> WORK REQUEST: Using the data below, report how many lines hold the word "about". Include nothing else in the reply.

> MATERIAL TO PROCESS:
$ cat src/rtl/operand_forward_sel.sv
module operand_forward_sel
    import fwd_pkg::*;
#(
    parameter int DATA_W = 32
) (
    input  logic [31:0]       ir_idex,
    input  logic [31:0]       ir_exmem,
    input  logic [31:0]       ir_memwb,
    input  logic [DATA_W-1:0] rf_a,
    input  logic [DATA_W-1:0] rf_b,
    input  logic [DATA_W-1:0] ex_result,
    input  logic [DATA_W-1:0] mem_result,
    output logic [1:0]        sel_a,
    output logic [1:0]        sel_b,
    output logic [DATA_W-1:0] op_a,
    output logic [DATA_W-1:0] op_b
);
    localparam int N_LANE = 2;

    src_use_t cons_src, young_src, old_src;
    dst_t     cons_dst, young_dst, old_dst;

    fwd_decode u_dec_cons  (.ir(ir_idex),  .src(cons_src),  .dst(cons_dst));
    fwd_decode u_dec_young (.ir(ir_exmem), .src(young_src), .dst(young_dst));
    fwd_decode u_dec_old   (.ir(ir_memwb), .src(old_src),   .dst(old_dst));

    // Only the consumer's sources and the producers' destinations matter.
    logic unused_roles;
    assign unused_roles = ^{cons_dst, young_src, old_src};

    lane_req_t         req  [N_LANE];
    fwd_sel_e          lsel [N_LANE];
    logic [DATA_W-1:0] rfv  [N_LANE];
    logic [DATA_W-1:0] outv [N_LANE];

    // lane 0 follows rs, lane 1 follows rt
    assign req[0] = '{used: cons_src.use_rs, idx: cons_src.rs};
    assign req[1] = '{used: cons_src.use_rt, idx: cons_src.rt};
    assign rfv[0] = rf_a;
    assign rfv[1] = rf_b;

    // each lane decides alone
    for (genvar g = 0; g < N_LANE; g++) begin : g_lane
        fwd_lane u_lane (
            .req       (req[g]),
            .dst_young (young_dst),
            .dst_old   (old_dst),
            .sel       (lsel[g])
        );
        fwd_opmux #(.DATA_W(DATA_W)) u_mux (
            .sel      (lsel[g]),
            .from_rf  (rfv[g]),
            .from_ex  (ex_result),
            .from_mem (mem_result),
            .value    (outv[g])
        );
    end

    assign sel_a = lsel[0];
    assign sel_b = lsel[1];
    assign op_a  = outv[0];
    assign op_b  = outv[1];
endmodule
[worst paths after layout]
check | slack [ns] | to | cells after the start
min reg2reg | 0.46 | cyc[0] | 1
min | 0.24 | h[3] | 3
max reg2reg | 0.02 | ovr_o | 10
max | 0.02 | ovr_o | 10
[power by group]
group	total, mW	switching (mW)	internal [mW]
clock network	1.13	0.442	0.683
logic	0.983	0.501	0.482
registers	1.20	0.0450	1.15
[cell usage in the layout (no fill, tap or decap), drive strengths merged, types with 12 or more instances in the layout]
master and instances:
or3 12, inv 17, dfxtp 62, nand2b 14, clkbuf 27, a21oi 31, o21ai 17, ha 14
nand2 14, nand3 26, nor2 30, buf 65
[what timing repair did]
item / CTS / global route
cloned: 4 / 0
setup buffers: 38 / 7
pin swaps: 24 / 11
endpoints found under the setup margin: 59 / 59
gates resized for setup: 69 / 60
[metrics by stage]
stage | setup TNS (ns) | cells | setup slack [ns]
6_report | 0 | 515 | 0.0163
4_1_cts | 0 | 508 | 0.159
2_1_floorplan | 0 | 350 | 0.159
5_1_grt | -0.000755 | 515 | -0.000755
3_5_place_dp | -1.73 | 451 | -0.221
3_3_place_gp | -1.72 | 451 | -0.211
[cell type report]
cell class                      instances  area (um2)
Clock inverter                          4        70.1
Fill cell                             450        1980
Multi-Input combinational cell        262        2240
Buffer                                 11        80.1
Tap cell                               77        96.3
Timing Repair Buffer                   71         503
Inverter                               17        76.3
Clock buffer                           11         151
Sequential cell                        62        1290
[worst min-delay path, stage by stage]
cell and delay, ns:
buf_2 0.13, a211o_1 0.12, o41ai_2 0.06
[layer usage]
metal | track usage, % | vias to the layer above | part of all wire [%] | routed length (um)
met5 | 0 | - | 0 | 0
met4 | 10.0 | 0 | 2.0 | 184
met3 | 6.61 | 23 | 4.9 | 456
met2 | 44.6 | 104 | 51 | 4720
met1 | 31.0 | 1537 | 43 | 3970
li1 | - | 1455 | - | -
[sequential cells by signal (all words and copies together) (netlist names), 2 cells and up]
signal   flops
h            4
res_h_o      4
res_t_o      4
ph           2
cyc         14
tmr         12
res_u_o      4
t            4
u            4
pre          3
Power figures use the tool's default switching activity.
File: config.mk
export PLATFORM = sky130hd
export DESIGN_NAME = sig_bist_sequencer
export DESIGN_NICKNAME = d
export VERILOG_FILES = /design/src/rtl/bist_seq_pkg.sv /design/src/rtl/bist_seq_counter.sv /design/src/rtl/bist_seq_sigcmp.sv /design/src/rtl/bist_seq_fsm.sv /design/src/rtl/sig_bist_sequencer.sv
export SDC_FILE = /design/constraint.sdc
export NUM_CORES = 1
export LEC_CHECK = 0
export BUFFER_PORTS_ARGS = -buffer_cell sky130_fd_sc_hd__buf_2
export CAP_MARGIN = 0
export CORE_ASPECT_RATIO = 1.5
export CORE_MARGIN = 2
export CORE_UTILIZATION = 45
export CTS_CLUSTER_SIZE = 28
export DETAILED_ROUTE_END_ITERATION = 8
export PLACE_DENSITY = 0.68
export SLEW_MARGIN = 20
export SYNTH_ARGS = -nofsm -noshare
export SYNTH_HDL_FRONTEND = slang
export SYNTH_SLANG_ARGS = --single-unit
File: constraint.sdc
create_clock -name clk_i -period 6.15 [get_ports clk_i]
set_input_delay 0.615 -clock clk_i [delete_from_list [all_inputs] [get_ports clk_i]]
set_output_delay 0.615 -clock clk_i [all_outputs]
set_load 0.005 [all_outputs]
File: src/rtl/bist_seq_pkg.sv
package bist_seq_pkg;

  typedef enum logic [1:0] {
    MODE_SYSTEM = 2'b00,
    MODE_INIT   = 2'b01,
    MODE_TEST   = 2'b10,
    MODE_SCAN   = 2'b11
  } path_mode_e;

  typedef enum logic [2:0] {
    ST_IDLE = 3'd0,
    ST_INIT = 3'd1,
    ST_RUN1 = 3'd2,
    ST_CHK1 = 3'd3,
    ST_RUN2 = 3'd4,
    ST_CHK2 = 3'd5
  } seq_state_e;

  // True in the final cycle of a session that ends when the count reaches limit.
  function automatic logic is_last_tick(input logic [31:0] count, input logic [31:0] limit);
    return count == (limit - 32'd1);
  endfunction

  // Mode code presented to the path registers for each controller state.
  function automatic path_mode_e mode_for_state(input seq_state_e st);
    case (st)
      ST_IDLE: return MODE_SYSTEM;
      ST_INIT: return MODE_INIT;
      default: return MODE_TEST;
    endcase
  endfunction

endpackage

File: src/rtl/bist_seq_counter.sv
module bist_seq_counter #(
  parameter int unsigned CNT_W        = 18,
  parameter int unsigned SESS1_CYCLES = 65536,
  parameter int unsigned SESS_TOTAL   = 131072
) (
  input  logic             clk_i,
  input  logic             rst_i,
  input  logic             clear_i,
  input  logic             step_i,
  input  logic             in_run1_i,
  input  logic             in_run2_i,
  output logic             run1_last_o,
  output logic             run2_last_o,
  output logic [CNT_W-1:0] count_o
);
  import bist_seq_pkg::*;

  logic [CNT_W-1:0] cnt_q;

  always_ff @(posedge clk_i or posedge rst_i) begin
    if (rst_i)        cnt_q <= '0;
    else if (clear_i) cnt_q <= '0;
    else if (step_i)  cnt_q <= cnt_q + CNT_W'(1);
  end

  assign run1_last_o = in_run1_i && is_last_tick(32'(cnt_q), SESS1_CYCLES);
  assign run2_last_o = in_run2_i && is_last_tick(32'(cnt_q), SESS_TOTAL);
  assign count_o     = cnt_q;

endmodule

File: src/rtl/bist_seq_sigcmp.sv
module bist_seq_sigcmp #(
  parameter int unsigned      TAP_W      = 24,
  parameter logic [TAP_W-1:0] SIG_FIRST  = 24'h0FFA25,
  parameter logic [TAP_W-1:0] SIG_SECOND = 24'hC1275F
) (
  input  logic [TAP_W-1:0] tap_i,
  input  logic             sel_second_i,
  output logic             match_o
);
  logic [TAP_W-1:0] golden;

  always_comb begin
    golden  = sel_second_i ? SIG_SECOND : SIG_FIRST;
    match_o = (tap_i == golden);
  end

endmodule

File: src/rtl/bist_seq_fsm.sv
module bist_seq_fsm (
  input  logic                     clk_i,
  input  logic                     rst_i,
  input  logic                     start_i,
  input  logic                     run1_last_i,
  input  logic                     run2_last_i,
  input  logic                     match_i,
  output bist_seq_pkg::seq_state_e state_o,
  output logic                     done_o,
  output logic                     pass_o,
  output logic                     clear_o,
  output logic                     step_o,
  output logic                     sel_second_o
);
  import bist_seq_pkg::*;

  seq_state_e state_q, state_d;
  logic       done_q, pass_q;

  always_comb begin
    state_d = state_q;
    case (state_q)
      ST_IDLE: if (start_i)     state_d = ST_INIT;
      ST_INIT:                  state_d = ST_RUN1;
      ST_RUN1: if (run1_last_i) state_d = ST_CHK1;
      ST_CHK1:                  state_d = match_i ? ST_RUN2 : ST_IDLE;
      ST_RUN2: if (run2_last_i) state_d = ST_CHK2;
      ST_CHK2:                  state_d = ST_IDLE;
      default:                  state_d = ST_IDLE;
    endcase
  end

  always_ff @(posedge clk_i or posedge rst_i) begin
    if (rst_i) begin
      state_q <= ST_IDLE;
      done_q  <= 1'b0;
      pass_q  <= 1'b0;
    end else begin
      state_q <= state_d;
      if (state_q == ST_INIT) begin
        done_q <= 1'b0;
        pass_q <= 1'b0;
      end
      if (state_q == ST_CHK1 && !match_i) begin
        done_q <= 1'b1;
        pass_q <= 1'b0;
      end
      if (state_q == ST_CHK2) begin
        done_q <= 1'b1;
        pass_q <= match_i;
      end
    end
  end

  assign state_o      = state_q;
  assign done_o       = done_q;
  assign pass_o       = pass_q;
  assign clear_o      = (state_q == ST_INIT);
  assign step_o       = (state_q == ST_RUN1) || (state_q == ST_RUN2);
  assign sel_second_o = (state_q == ST_CHK2);

endmodule

File: src/rtl/sig_bist_sequencer.sv
module sig_bist_sequencer #(
  parameter int unsigned      TAP_W             = 24,
  parameter int unsigned      SESS1_CYCLES      = 65536,
  parameter int unsigned      SESS_TOTAL_CYCLES = 131072,
  parameter logic [TAP_W-1:0] SIG_FIRST         = 24'h0FFA25,
  parameter logic [TAP_W-1:0] SIG_SECOND        = 24'hC1275F
) (
  input  logic             clk_i,
  input  logic             rst_i,
  input  logic             start_i,
  input  logic [TAP_W-1:0] sig_tap_i,
  output logic [1:0]       path_mode_o,
  output logic             done_o,
  output logic             pass_o
);
  import bist_seq_pkg::*;

  localparam int unsigned CNT_W = $clog2(SESS_TOTAL_CYCLES + 1);

  // Named internal events, visible to the bound checker.
  seq_state_e       state_q;
  logic [CNT_W-1:0] cycle_cnt;
  logic             run1_last, run2_last, sig_match;
  logic             cnt_clear, cnt_step, cmp_second;

  bist_seq_counter #(
    .CNT_W       (CNT_W),
    .SESS1_CYCLES(SESS1_CYCLES),
    .SESS_TOTAL  (SESS_TOTAL_CYCLES)
  ) counter_i (
    .clk_i      (clk_i),
    .rst_i      (rst_i),
    .clear_i    (cnt_clear),
    .step_i     (cnt_step),
    .in_run1_i  (state_q == ST_RUN1),
    .in_run2_i  (state_q == ST_RUN2),
    .run1_last_o(run1_last),
    .run2_last_o(run2_last),
    .count_o    (cycle_cnt)
  );

  bist_seq_sigcmp #(
    .TAP_W     (TAP_W),
    .SIG_FIRST (SIG_FIRST),
    .SIG_SECOND(SIG_SECOND)
  ) sigcmp_i (
    .tap_i       (sig_tap_i),
    .sel_second_i(cmp_second),
    .match_o     (sig_match)
  );

  bist_seq_fsm fsm_i (
    .clk_i       (clk_i),
    .rst_i       (rst_i),
    .start_i     (start_i),
    .run1_last_i (run1_last),
    .run2_last_i (run2_last),
    .match_i     (sig_match),
    .state_o     (state_q),
    .done_o      (done_o),
    .pass_o      (pass_o),
    .clear_o     (cnt_clear),
    .step_o      (cnt_step),
    .sel_second_o(cmp_second)
  );

  assign path_mode_o = mode_for_state(state_q);

endmodule

[Word-level counts from Yosys, hierarchy flattened]
Cells that the tools add are included.
Storage, ports and cells
  bits in registers: 23
Cells by class
  equality and inequality tests: 11
  reduce and logical (&&, ||, !) cells: 9
  add/subtract/negate cells: 1
  multiplexer cells: 14
Operators with widths (count)
  18-bit two-way mux: 2
  24-bit == test: 1
  24-bit two-way mux: 1
  18-bit by 1-bit adder with 18-bit output (second input constant): 1
  18-bit by 16-bit == test with 1-bit output (second input constant): 1
  18-bit by 17-bit == test with 1-bit output (second input constant): 1
  3-bit one-hot mux with 5 select lines: 1
  3-bit two-way mux: 4
  3-bit by 2-bit == test with 1-bit output (second input constant): 2
  3-bit == test (second input constant): 2
  2-bit inequality test (second input constant): 3
  1-bit two-way mux: 5
  2-bit one-hot mux with 2 select lines: 1
  3-bit by 1-bit == test with 1-bit output (second input constant): 1
  1-bit logical AND: 3
  3-bit logical NOT: 1
  3-bit AND reduction: 1
  3-bit nonzero test: 1
  2-bit nonzero test: 1
  1-bit logical NOT: 1
  1-bit logical OR: 1

[Logic depth before layout (Yosys ltp)]
  depth in word-level cells: 7
  gate-level depth with buffers: 6
  depth with buffers taken out: 5

[By module]
From an unflattened synthesis, not the netlist that was laid out.
Unflattened totals
  cell total of the unflattened synthesis: 146
  area, all modules: 1365.1 um2
By module, submodules not included
  bist_seq_counter: area an instance 944.7 um2, instances 1, cells each 98
  bist_seq_fsm: area an instance 267.8 um2, instances 1, cells each 28
  bist_seq_sigcmp: area an instance 123.9 um2, instances 1, cells each 16
  sig_bist_sequencer: area an instance 28.8 um2, instances 1, cells each 4

[Least setup slack after synthesis]
Ideal clock, no wire load.
  path type: register -> register
  from: reg counter_i.cnt_q[0] (netlist: counter_i.count_o[0])
  to: reg counter_i.cnt_q[16] (netlist: counter_i.count_o[16])
  cell stages (with the launch flop): 7
  buffers on the path: 1
  data arrival time: 1932 ps
  setup slack: 4140 ps
  path through: dfrtp_1 -> ha_1 -> nand3b_1 -> or4_1 -> buf_2 -> or4_1 -> a21oi_1
On the way
  cells in the longest elaborated chain, start to end: 3
Ends and longest elaborated chain
  from (decl): RTL line bist_seq_counter.sv:18  | logic [CNT_W-1:0] cnt_q;
  from (signal assigned): RTL line bist_seq_counter.sv:23  | else if (step_i) cnt_q <= cnt_q + CNT_W'(1);
  18-bit by 1-bit adder with 18-bit output: RTL line bist_seq_counter.sv:23
  18-bit two-way mux: RTL line bist_seq_counter.sv:23
  18-bit two-way mux: RTL line bist_seq_counter.sv:22  | else if (clear_i) cnt_q <= '0;
No other way between the ends. The select of a mux whose other input is x is not followed.
A chain may end at the register's enable or synchronous reset.

[Final worst setup path]
  from: reg fsm_i.state_q[1] (netlist: fsm_i.state_o[1])
  to: out path_mode_o[0]
On the way
  cells in the longest elaborated chain, start to end: 2
  elaborated cells between the ends (all ways): 3
  classes of those cells: eq/ne: 1; mux: 1; reduce/logical: 1
Ends and longest elaborated chain
  from (decl): RTL line bist_seq_fsm.sv:17  | seq_state_e state_q, state_d;
  from (signal assigned): RTL line bist_seq_fsm.sv:39  | state_q <= state_d;
  3-bit by 1-bit == test with 1-bit output / 3-bit logical NOT (equally long branches): RTL line bist_seq_pkg.sv:26  | case (st)
  2-bit one-hot mux with 2 select lines *: RTL line bist_seq_pkg.sv:26
  to (decl): RTL line sig_bist_sequencer.sv:12  | output logic [1:0] path_mode_o,
Every way passes the cells marked *; elsewhere a longest branch is shown, timed or not.

==> summary.md <==
| Metric | Value |
|---|---|
| Status | completed |
| Commonest cells post-synth | dfrtp_1, nand2_1, nor2_1 |
| Synth-to-Final Area Change | 16.4% |
| Hold Slack | 0.492 ns |
| Fill cells | 299 |
| Initial antenna violation count | 0 |
| Final period util | 0.403 |
| Setup violations, final | 0 |
| ANT nets after route | 0 |
| Die H | 71.7 um |
| CTS Sinks | 23 |
| Final net count | approximately 220 |
| Total global routing overflow | 0 |
| Mapped Cells | 157 |
| Post-synth top area share | 0.419 |
| Postcts setup bufs | 0 |
| Setup TNS | 0 ns |
| RePlAce Congestion | 0.803 |
| Max-cap violation count | 0 |
| Area of the multi-input gates | about 750 um^2 |
| # resized after CTS | 0 |
| Placed cell count | 221 |
| #FFs+latches synth | 23 |
| Avg WL per Cell | 14.4 um |
| Proportion of layout cells with a drive suffix above 1 | 0.199 |
| Register area | about 580 um^2 |
| Post-synth EDFFs | 0 |
| Vias after detailed routing | around 1.3k |
| Max clock buf depth | 2 |
| Fmax | 404 MHz |
| H-tree depth | 1 |
| CTS tree | done |
| Count of cell types in the netlist | 42 |
| First-pass GRT wire length | about 5.4 mm |
| YS warnings | 0 |
| Top-count cell post-synth | dfrtp_1 |
| Port bufs | 30 |
| Total CTS buffers | 3 |
| Vias per inst | between 5 and 6 |
| Maximum vdd ir drop | 0.188 mV |
| Slew of the pin with the lowest slew margin | 0.856 ns |
| Post-synth net total | around 190 |
| Count of final max-slew check failures | 0 |
| Core footprint | around 2900 um^2 |
| Number of diodes | 0 |
| Largest family of logic cells by synthesized area | simple AND/OR/NAND/NOR gates |
| CP cell instances | nor2_1 > nand2_1 > inv_1 > buf_2 |
| Mux cell area share after synthesis | 0.0291 |
| Row count | 24 |
| Crit path DAT | 1.86 ns |
| Number of global-route vias before repair | around 1.2k |
| RSZ-0062 raised after global routing | false |
| Largest delay contributor family on the critical path | buffers and inverters |
| Clock Skews | about 0.0060 ns |
| Critical Path Source Type | register |
| Io pins | 31 |
| Rel. slew slack | 0.429 |
| Data required, critical path | 5.53 ns |
| Compound-Gate Fraction of Synth Area | 0.121 |
| Worst-path clk slew | 0.08 ns |
| Initial Utilization | 0.472 |
| Detailed Route WL | 3.23 mm |
| Top cells by area, synth | dfrtp_1, nand2_1, xnor2_1 |
| Critical Path Sink Type | output pin |
| Fin crit period | 2.48 ns |
| Post-Synth Adder-Cell Area | 0.00910 |
| Root buf cell | clkbuf_8 |
| Post-synth top area cell | dfrtp_1 |
| Maximum net fanout on the critical path | 15 |
| Mapped Area | between 1000 and 1500 um^2 |
| Initial drt markers | 43 |
| Die ar. | approximately 3500 um^2 |
| Final Hold Viols | 0 |
| XOR/XNOR share of the synthesized area | 0.0510 |
| Die Span X | around 50 um |
| Worst-Skew Late Latency | 0.27 ns |
| Avg Inst Size Synth | 8.76 um^2 |
| Synth Flop Type | dfrtp_1 |
| Post-Synth Simple-Gate Area | 0.335 |
| Synth async-reset ratio | 1.00 |
| GRT Util Overall | 0.198 |
| DP HPWL | 2.55 mm |
| CP max stage delay | 0.53 ns |
| Crit Path Class | reg -> out |
| Hold Path Class | reg -> reg |
| Critical Path Slowest Stage Cell | dfrtp_1 |
| Non-filler instance count after layout | 225 |
| Largest net degree at the start of global routing | 24 |
| Lkg Pwr | 0.000692 uW |
| Hold Buf Count CTS | 0 |
| PD cells | 285 nW/um^2 |
| Share of the yosys chip area belonging to registers | 0.419 |
| DR pass1 iterations | 4 |
| CP Buf/Inv Count | 2 |
| DRC violations left | 0 |
[power by group]
part	leakage (uW)	internal [uW]	switching [uW]	total [uW]
Combinational	0.000357	68.1	85.3	153
Clock	0.0000255	45.2	49.0	94.2
Sequential	0.000309	173	35.8	209
Total	0.000692	286	170	456
[flip-flops by register name, indices dropped and copies added (netlist names)]
| register | flops |
|---|---|
| counter_i.count_o | 18 |
| fsm_i.state_o | 3 |
| fsm_i.done_o | 1 |
| fsm_i.pass_o | 1 |
[kinds of logic (layout without fill, tap and decap cells)]
logic type	count (synthesis)	after routing
and+or+nand+nor	82	82
AOI/OAI and AO/OA	26	26
DFF	23	23
buffers and inverters	13	42
xor gates and xnor gates	8	8
muxes	4	4
adders and majority gates	1	1
[through the flow]
step           total power (uW)  worst slack, ns   util  cell area (um^2)
2_1_floorplan               317             4.14      -              1380
3_3_place_gp                354             3.90  0.534              1550
3_5_place_dp                365             3.86  0.534              1550
4_1_cts                     459             3.68  0.549              1600
5_1_grt                     491             3.51  0.549              1600
6_report                    456             3.67  0.549              1600
[placed cells by master, fill, tap and decap left out, types with 2 or more instances in the layout]
master / instances
buf_2: 30
dfrtp_1: 23
nand2_1: 18
nor2_1: 14
a21oi_1: 9
nand2b_1: 8
inv_1: 8
xnor2_1: 7
nor4_1: 7
nand4_1: 5
o21ai_0: 5
nand3_1: 4
mux2i_1: 4
nand4b_1: 4
nor3b_1: 3
or3_1: 3
clkbuf_8: 3
nand3b_1: 2
nor3_1: 2
nor4b_1: 2
or4_1: 2
o31ai_1: 2
[per-layer routing]
metal | global-route usage | part of all wire
met5 | 0 | 0
met4 | 0.0571 | 0.011
met1 | 0.202 | 0.40
met3 | 0.0354 | 0.039
met2 | 0.398 | 0.55
[worst paths after layout]
kind / startpoint / slack [ns] / cells past startpoint / to
worst max-delay path: fsm_i.state_o[1] / 3.67 / 4 / path_mode_o[0]
worst min-delay path: fsm_i.pass_o / 0.49 / 1 / fsm_i.pass_o
worst max register to register: fsm_i.state_o[1] / 3.83 / 4 / counter_i.count_o[16]
worst min register to register: fsm_i.pass_o / 0.49 / 1 / fsm_i.pass_o
max in group asynchronous: rst_i / 5.11 / 2 / counter_i.count_o[7]
min in group asynchronous: rst_i / 0.51 / 2 / counter_i.count_o[9]
[cell type report]
type | count | area share
Tap cell | 39 | 0.0305
Inverter | 8 | 0.0188
Multi-Input combinational cell | 121 | 0.468
Clock inverter | 1 | 0.00313
Clock buffer | 3 | 0.0258
Timing Repair Buffer | 30 | 0.0938
Sequential cell | 23 | 0.360
Note: power is estimated with default switching activity, not from simulation.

> WRITTEN RESPONSE: 4